今の天声人語は今も昔も変わらない社説とどこか似てきた感じがします。私にとってはもはや情報収集のための速読の対象に成り下がってしまいました。非常に残念ですが。

by ビギナー(2006年05月27日 01:49)

>ビギナーさん

どうも。昔の天声人語はもうちっと読み応えがあったような気がするんですが、それは私が子供だったせいでしょうか。

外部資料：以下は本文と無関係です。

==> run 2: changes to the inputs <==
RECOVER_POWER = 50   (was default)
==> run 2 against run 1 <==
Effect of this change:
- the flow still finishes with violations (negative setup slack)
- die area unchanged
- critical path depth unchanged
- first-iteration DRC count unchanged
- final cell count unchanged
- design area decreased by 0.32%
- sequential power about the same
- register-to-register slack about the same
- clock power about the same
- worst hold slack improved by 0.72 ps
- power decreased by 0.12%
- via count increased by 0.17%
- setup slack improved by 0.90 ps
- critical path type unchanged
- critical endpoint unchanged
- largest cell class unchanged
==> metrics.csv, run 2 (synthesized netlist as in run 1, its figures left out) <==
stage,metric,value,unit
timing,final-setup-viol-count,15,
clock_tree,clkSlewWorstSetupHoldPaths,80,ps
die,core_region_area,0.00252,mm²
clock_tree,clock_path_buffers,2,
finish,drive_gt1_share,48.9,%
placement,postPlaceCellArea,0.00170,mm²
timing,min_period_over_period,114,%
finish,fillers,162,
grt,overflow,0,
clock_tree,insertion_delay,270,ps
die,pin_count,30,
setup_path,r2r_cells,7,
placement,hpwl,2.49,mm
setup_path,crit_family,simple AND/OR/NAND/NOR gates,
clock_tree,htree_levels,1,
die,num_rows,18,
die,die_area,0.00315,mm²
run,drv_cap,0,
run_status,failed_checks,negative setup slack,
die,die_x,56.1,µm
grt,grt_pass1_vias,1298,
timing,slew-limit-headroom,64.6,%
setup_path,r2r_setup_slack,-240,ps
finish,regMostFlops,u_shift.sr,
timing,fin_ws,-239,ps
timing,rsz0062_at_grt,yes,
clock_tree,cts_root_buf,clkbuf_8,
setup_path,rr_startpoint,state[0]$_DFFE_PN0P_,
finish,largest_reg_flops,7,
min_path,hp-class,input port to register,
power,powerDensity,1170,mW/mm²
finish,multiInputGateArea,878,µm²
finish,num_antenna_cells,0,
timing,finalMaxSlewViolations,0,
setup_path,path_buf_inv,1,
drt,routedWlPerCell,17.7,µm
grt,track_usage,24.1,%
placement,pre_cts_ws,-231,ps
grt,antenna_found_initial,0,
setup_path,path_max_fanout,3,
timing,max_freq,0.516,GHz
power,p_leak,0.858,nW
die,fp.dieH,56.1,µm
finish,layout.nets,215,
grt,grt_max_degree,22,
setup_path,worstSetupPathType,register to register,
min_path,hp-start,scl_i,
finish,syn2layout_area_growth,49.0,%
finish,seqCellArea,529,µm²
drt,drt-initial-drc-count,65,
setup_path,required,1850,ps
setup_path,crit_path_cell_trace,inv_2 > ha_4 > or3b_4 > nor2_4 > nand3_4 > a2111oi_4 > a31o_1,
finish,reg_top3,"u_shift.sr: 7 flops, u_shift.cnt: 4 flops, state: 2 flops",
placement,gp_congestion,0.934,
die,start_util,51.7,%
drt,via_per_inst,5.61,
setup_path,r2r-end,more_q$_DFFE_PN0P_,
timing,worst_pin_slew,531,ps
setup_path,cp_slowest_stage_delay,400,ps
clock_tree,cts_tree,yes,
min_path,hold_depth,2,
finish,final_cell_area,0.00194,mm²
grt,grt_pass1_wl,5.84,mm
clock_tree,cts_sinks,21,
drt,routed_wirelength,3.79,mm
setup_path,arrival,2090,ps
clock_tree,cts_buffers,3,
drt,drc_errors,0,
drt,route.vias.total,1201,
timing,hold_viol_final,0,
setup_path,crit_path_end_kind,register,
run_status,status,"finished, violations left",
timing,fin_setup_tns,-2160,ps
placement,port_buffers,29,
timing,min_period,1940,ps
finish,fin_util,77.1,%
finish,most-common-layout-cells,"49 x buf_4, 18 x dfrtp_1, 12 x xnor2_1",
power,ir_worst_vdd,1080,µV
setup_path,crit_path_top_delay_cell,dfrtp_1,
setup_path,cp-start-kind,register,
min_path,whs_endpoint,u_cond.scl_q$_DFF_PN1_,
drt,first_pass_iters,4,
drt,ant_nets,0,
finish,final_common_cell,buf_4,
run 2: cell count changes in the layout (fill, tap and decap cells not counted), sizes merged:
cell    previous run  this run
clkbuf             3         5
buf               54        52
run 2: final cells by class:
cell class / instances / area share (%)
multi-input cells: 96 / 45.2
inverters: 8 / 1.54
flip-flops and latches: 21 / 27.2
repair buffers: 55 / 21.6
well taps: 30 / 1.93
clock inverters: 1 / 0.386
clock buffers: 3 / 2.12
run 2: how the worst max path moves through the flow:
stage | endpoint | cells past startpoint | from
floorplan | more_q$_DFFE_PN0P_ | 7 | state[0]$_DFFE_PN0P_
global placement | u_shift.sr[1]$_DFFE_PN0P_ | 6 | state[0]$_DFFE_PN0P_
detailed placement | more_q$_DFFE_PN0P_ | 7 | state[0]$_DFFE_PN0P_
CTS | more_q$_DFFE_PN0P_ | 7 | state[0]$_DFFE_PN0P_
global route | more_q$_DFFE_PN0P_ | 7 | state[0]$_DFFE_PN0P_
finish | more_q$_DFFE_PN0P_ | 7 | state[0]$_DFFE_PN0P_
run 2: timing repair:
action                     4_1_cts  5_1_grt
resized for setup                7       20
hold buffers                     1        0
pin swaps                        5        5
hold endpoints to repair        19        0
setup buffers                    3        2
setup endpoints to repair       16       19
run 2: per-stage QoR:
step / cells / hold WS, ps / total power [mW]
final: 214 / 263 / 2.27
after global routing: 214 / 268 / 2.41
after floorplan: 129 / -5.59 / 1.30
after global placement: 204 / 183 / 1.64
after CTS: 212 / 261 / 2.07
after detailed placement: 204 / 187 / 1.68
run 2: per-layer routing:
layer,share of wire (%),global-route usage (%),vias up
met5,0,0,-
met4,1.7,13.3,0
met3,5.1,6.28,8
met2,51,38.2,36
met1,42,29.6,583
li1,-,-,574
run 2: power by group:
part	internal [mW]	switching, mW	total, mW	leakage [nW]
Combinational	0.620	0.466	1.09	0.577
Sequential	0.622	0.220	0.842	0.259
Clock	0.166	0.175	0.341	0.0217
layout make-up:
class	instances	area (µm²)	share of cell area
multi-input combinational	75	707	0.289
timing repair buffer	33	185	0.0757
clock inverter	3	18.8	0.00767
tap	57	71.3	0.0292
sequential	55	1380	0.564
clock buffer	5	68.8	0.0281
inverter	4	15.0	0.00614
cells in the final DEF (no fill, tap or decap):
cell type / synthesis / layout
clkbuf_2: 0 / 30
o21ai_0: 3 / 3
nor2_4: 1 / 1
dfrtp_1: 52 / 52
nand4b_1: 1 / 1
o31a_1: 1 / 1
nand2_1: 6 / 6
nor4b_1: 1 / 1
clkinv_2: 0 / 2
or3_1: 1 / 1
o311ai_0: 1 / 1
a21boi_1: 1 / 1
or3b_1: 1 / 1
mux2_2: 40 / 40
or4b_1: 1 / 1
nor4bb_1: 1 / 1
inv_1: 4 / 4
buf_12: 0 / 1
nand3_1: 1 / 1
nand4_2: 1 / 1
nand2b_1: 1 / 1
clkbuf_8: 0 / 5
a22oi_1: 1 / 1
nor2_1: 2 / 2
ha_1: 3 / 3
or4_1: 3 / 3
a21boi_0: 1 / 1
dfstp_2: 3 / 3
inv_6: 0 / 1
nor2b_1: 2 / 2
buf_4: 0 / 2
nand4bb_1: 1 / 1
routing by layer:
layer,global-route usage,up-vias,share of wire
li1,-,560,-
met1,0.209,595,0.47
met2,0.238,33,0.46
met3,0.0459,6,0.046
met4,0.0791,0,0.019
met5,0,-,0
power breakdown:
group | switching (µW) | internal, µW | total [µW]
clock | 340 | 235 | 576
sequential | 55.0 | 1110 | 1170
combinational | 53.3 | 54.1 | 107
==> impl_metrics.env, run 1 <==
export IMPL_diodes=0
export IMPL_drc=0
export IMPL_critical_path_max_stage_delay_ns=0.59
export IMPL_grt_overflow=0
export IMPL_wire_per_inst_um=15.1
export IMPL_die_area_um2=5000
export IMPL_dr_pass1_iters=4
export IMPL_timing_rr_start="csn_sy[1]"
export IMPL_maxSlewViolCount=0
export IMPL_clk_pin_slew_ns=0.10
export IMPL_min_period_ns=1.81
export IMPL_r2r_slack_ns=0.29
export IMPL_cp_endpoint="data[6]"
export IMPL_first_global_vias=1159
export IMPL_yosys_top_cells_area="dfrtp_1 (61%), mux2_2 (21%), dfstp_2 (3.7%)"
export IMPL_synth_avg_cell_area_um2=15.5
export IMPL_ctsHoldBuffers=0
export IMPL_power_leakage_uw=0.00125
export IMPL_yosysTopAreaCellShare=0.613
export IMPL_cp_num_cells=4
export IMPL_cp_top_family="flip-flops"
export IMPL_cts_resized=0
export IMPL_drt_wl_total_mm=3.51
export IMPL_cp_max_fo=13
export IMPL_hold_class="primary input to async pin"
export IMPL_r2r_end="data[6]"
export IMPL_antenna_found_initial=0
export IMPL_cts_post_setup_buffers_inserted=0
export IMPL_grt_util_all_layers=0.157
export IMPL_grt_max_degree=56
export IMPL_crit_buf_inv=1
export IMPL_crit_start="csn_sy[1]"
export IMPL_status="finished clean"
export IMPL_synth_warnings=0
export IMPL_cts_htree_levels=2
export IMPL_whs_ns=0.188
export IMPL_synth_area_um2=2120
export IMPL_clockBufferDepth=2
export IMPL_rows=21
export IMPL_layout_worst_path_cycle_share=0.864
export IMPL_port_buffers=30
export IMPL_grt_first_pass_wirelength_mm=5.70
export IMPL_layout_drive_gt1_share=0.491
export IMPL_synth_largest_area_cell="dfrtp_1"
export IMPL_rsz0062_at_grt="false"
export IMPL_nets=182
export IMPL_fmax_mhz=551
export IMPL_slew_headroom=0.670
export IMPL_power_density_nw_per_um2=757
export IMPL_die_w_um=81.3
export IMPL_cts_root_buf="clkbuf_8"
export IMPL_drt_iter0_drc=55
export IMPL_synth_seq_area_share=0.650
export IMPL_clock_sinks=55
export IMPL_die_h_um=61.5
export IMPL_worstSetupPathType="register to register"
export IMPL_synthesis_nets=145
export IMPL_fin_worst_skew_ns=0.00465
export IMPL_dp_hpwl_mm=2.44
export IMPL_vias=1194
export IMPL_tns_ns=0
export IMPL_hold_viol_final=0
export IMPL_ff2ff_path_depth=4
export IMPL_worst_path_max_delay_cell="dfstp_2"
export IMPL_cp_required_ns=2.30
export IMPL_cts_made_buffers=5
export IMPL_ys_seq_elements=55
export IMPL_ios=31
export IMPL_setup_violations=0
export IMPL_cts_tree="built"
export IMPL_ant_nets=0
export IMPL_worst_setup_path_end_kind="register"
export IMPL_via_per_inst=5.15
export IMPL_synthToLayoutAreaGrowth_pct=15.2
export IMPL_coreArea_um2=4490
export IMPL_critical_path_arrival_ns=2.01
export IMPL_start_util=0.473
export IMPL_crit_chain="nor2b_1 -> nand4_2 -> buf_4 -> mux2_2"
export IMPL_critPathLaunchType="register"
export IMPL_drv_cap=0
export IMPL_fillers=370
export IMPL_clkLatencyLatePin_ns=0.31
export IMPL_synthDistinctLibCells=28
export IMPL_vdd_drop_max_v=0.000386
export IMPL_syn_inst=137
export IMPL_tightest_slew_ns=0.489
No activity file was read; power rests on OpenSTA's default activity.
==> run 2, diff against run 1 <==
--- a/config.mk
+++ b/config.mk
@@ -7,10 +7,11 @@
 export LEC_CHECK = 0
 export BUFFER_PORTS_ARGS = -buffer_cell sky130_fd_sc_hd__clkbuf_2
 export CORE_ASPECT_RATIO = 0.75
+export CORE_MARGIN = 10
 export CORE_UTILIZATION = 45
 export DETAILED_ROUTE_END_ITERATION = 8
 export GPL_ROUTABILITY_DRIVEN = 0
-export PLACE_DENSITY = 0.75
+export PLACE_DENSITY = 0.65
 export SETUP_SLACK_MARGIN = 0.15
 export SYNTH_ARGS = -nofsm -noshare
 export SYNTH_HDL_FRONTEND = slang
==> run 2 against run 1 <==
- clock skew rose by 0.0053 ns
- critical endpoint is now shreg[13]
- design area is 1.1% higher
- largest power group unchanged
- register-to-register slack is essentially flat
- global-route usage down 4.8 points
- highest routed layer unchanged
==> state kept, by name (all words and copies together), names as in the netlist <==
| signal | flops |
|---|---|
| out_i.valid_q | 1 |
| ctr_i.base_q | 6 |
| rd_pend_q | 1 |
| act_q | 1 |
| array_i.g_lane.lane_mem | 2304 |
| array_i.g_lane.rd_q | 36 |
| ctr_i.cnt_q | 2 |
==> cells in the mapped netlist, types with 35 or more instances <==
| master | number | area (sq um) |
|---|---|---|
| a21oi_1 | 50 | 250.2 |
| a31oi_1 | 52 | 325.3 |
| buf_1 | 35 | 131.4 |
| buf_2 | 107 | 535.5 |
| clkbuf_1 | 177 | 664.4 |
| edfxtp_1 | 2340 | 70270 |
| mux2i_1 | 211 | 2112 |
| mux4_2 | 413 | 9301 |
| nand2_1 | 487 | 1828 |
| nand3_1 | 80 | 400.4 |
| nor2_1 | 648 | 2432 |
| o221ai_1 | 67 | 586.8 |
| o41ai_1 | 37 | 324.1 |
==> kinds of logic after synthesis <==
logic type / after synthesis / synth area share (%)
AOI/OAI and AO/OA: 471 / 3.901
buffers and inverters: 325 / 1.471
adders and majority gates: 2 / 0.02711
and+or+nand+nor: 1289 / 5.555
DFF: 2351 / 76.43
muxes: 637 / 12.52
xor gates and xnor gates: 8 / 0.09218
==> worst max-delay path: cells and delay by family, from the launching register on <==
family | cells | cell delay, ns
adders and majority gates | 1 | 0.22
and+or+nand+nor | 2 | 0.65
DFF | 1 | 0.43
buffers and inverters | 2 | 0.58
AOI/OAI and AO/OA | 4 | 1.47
<file path="config.mk">
export PLATFORM = sky130hd
export DESIGN_NAME = dram_addr_norm
export DESIGN_NICKNAME = d
export VERILOG_FILES = /design/src/rtl/dram_norm_pkg.sv /design/src/rtl/dram_hash_cfg.sv /design/src/rtl/dram_bank_unhash.sv /design/src/rtl/dram_pc_unhash.sv /design/src/rtl/dram_na_pack.sv /design/src/rtl/dram_addr_norm.sv
export SDC_FILE = /design/constraint.sdc
export NUM_CORES = 1
export LEC_CHECK = 0
export BUFFER_PORTS_ARGS = -buffer_cell sky130_fd_sc_hd__buf_2
export CAP_MARGIN = 30
export CORE_UTILIZATION = 25
export CTS_BUF_LIST = sky130_fd_sc_hd__clkbuf_4 sky130_fd_sc_hd__clkbuf_8 sky130_fd_sc_hd__clkbuf_16
export CTS_CLUSTER_DIAMETER = 120
export DETAILED_ROUTE_END_ITERATION = 8
export GPL_ROUTABILITY_DRIVEN = 0
export PLACE_DENSITY = 0.4
export SLEW_MARGIN = 30
export SYNTH_ARGS = -nofsm -noshare
export SYNTH_HDL_FRONTEND = slang
export SYNTH_SLANG_ARGS = --single-unit
</file>
<file path="constraint.sdc">
create_clock -name clk_i -period 3 [get_ports clk_i]
set_input_delay 0.15 -clock clk_i [delete_from_list [all_inputs] [get_ports clk_i]]
set_output_delay 0.15 -clock clk_i [all_outputs]
set_load 0.05 [all_outputs]
</file>
<file path="config.mk">
export PLATFORM = sky130hd
export DESIGN_NAME = muldiv8_unit
export DESIGN_NICKNAME = d
export VERILOG_FILES = /design/src/rtl/muldiv8_pkg.sv /design/src/rtl/muldiv8_seq.sv /design/src/rtl/muldiv8_mul_step.sv /design/src/rtl/muldiv8_div_step.sv /design/src/rtl/muldiv8_unit.sv
export SDC_FILE = /design/constraint.sdc
export NUM_CORES = 1
export LEC_CHECK = 0
export ABC_AREA = 1
export CORE_MARGIN = 4
export CORE_UTILIZATION = 35
export DETAILED_ROUTE_END_ITERATION = 10
export GPL_ROUTABILITY_DRIVEN = 1
export PLACE_DENSITY = 0.51
export SKIP_LAST_GASP = 1
export SLEW_MARGIN = 20
export SYNTH_ARGS = -nofsm -noshare
export SYNTH_HDL_FRONTEND = slang
export SYNTH_HIERARCHICAL = 1
export SYNTH_SLANG_ARGS = --single-unit
</file>
<file path="constraint.sdc">
create_clock -name clk -period 2.95 [get_ports clk]
set_input_delay 0.4425 -clock clk [delete_from_list [all_inputs] [get_ports clk]]
set_output_delay 0.4425 -clock clk [all_outputs]
set_load 0.03 [all_outputs]
</file>
--- src/rtl/lpt_ctl_lines.sv ---
module lpt_ctl_lines
  import lpt_pkg::*;
(
  input  logic [N_CTL-1:0] ctl_bits_i,
  input  logic [N_CTL-1:0] ext_s_i,
  output logic [N_CTL-1:0] drive_o,
  output logic [N_CTL-1:0] readback_o
);
  logic [N_CTL-1:0] line_lvl;

  for (genvar g = 0; g < N_CTL; g++) begin : g_line
    if (CTL_INV[g]) begin : g_inv
      assign drive_o[g]    = ~ctl_bits_i[g];
      assign readback_o[g] = ~line_lvl[g];
    end else begin : g_dir
      assign drive_o[g]    = ctl_bits_i[g];
      assign readback_o[g] = line_lvl[g];
    end
    // open-collector: line is low if either side pulls it low
    assign line_lvl[g] = drive_o[g] & ext_s_i[g];
  end
endmodule

--- src/rtl/lpt_port_regs.sv ---
module lpt_port_regs
  import lpt_pkg::*;
(
  input  logic               clk_i,
  input  logic               rst_ni,
  input  logic [AW-1:0]      addr_i,
  input  logic               wr_i,
  input  logic               rd_i,
  input  logic [DW-1:0]      wdata_i,
  output logic [DW-1:0]      rdata_o,
  output logic [DW-1:0]      data_o,
  input  logic [N_SENSE-1:0] sense_i,
  output logic [N_CTL-1:0]   ctl_pin_o,
  input  logic [N_CTL-1:0]   ctl_ext_i,
  output logic               irq_o
);
  localparam int unsigned CW = N_CTL + 1;

  logic [DW-1:0]      data_q;
  logic [CW-1:0]      ctrl_q;
  logic [DW-1:0]      rdata_q;
  logic [N_SENSE-1:0] sense_s;
  logic [N_CTL-1:0]   ext_s;
  logic [N_CTL-1:0]   ctl_rb;
  logic [DW-1:0]      status;
  logic [DW-1:0]      rd_mux;

  lpt_sync #(.W(N_SENSE)) u_sync_sense (
    .clk_i(clk_i), .rst_ni(rst_ni), .d_i(sense_i), .q_o(sense_s)
  );

  lpt_sync #(.W(N_CTL)) u_sync_ext (
    .clk_i(clk_i), .rst_ni(rst_ni), .d_i(ctl_ext_i), .q_o(ext_s)
  );

  lpt_status_map u_status (
    .sense_s_i(sense_s), .status_o(status)
  );

  lpt_ctl_lines u_ctl (
    .ctl_bits_i(ctrl_q[N_CTL-1:0]),
    .ext_s_i   (ext_s),
    .drive_o   (ctl_pin_o),
    .readback_o(ctl_rb)
  );

  always_ff @(posedge clk_i or negedge rst_ni) begin
    if (!rst_ni) begin
      data_q <= '0;
      ctrl_q <= '0;
    end else if (wr_i) begin
      if (addr_i == OFF_DATA) data_q <= wdata_i;
      if (addr_i == OFF_CTRL) ctrl_q <= wdata_i[CW-1:0];
    end
  end

  always_comb begin
    rd_mux = '0;
    case (addr_i)
      OFF_DATA: rd_mux = data_q;
      OFF_STAT: rd_mux = status;
      OFF_CTRL: rd_mux = {{(DW-CW){1'b0}}, ctrl_q[IEN_BIT], ctl_rb};
      default:  rd_mux = '0;
    endcase
  end

  always_ff @(posedge clk_i or negedge rst_ni) begin
    if (!rst_ni)   rdata_q <= '0;
    else if (rd_i) rdata_q <= rd_mux;
  end

  assign rdata_o = rdata_q;
  assign data_o  = data_q;
  assign irq_o   = sense_s[ACK_IDX] & ctrl_q[IEN_BIT];


  data_hold_chk: assert property (@(posedge clk_i) disable iff (!rst_ni)
    !(wr_i && addr_i == OFF_DATA) |=> $stable(data_o));

  data_rd_chk: assert property (@(posedge clk_i) disable iff (!rst_ni)
    (rd_i && !wr_i && addr_i == OFF_DATA) |=> rdata_o == data_o);

  stat_rsv_chk: assert property (@(posedge clk_i) disable iff (!rst_ni)
    (rd_i && addr_i == OFF_STAT) |=> rdata_o[2:0] == 3'b000);

  ctl_drive_chk: assert property (@(posedge clk_i) disable iff (!rst_ni)
    (wr_i && addr_i == OFF_CTRL) |=> ctl_pin_o == ($past(wdata_i[N_CTL-1:0]) ^ CTL_INV));

  ctl_rsv_chk: assert property (@(posedge clk_i) disable iff (!rst_ni)
    (rd_i && addr_i == OFF_CTRL) |=> rdata_o[DW-1:CW] == '0);

  irq_gate_chk: assert property (@(posedge clk_i) disable iff (!rst_ni)
    (wr_i && addr_i == OFF_CTRL && !wdata_i[IEN_BIT]) |=> !irq_o);

  unused_rd_chk: assert property (@(posedge clk_i) disable iff (!rst_ni)
    (rd_i && addr_i == 2'd3) |=> rdata_o == '0);
endmodule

by 池田蛇足@管理人(2006年05月26日 08:59)

先の『半落ち』の話ではないですが、論点を盛り込みすぎて争点がぶれてしまった駄文の典型例。しかも、天声人語というコラムの少ない文字数の中でこれ程いろんな争点を盛り込んだら、論理の飛躍が生じうるのは稀ではありません。
そのような過ちを社説でも繰り返すことが稀にあるのは、「朝日新聞」というブランドに多数の読者がいささか信頼を置き過ぎているのもあるし、スタッフもこの執筆者なら大丈夫のような信頼を措き過ぎていた結果かもしれません。
これは全盛期の頃のライブドアに対するメディアやそれを知覚する一般の人々または株主が抱いた信頼と同じ論理でしょう。
そう言う私も少し争点はずれてはいるんですが、東京地検のような冷静な目を養いたいものです。

しかし、一番のパラドックスは「朝日新聞社」も営利社団法人である企業が利潤追求の社会悪性を説くことですね。「いや、我が社には公共性がある」というのは反論にはならないでしょう。いろんなメディアと競い合って顧客の獲得に精力を尽くしているんですから。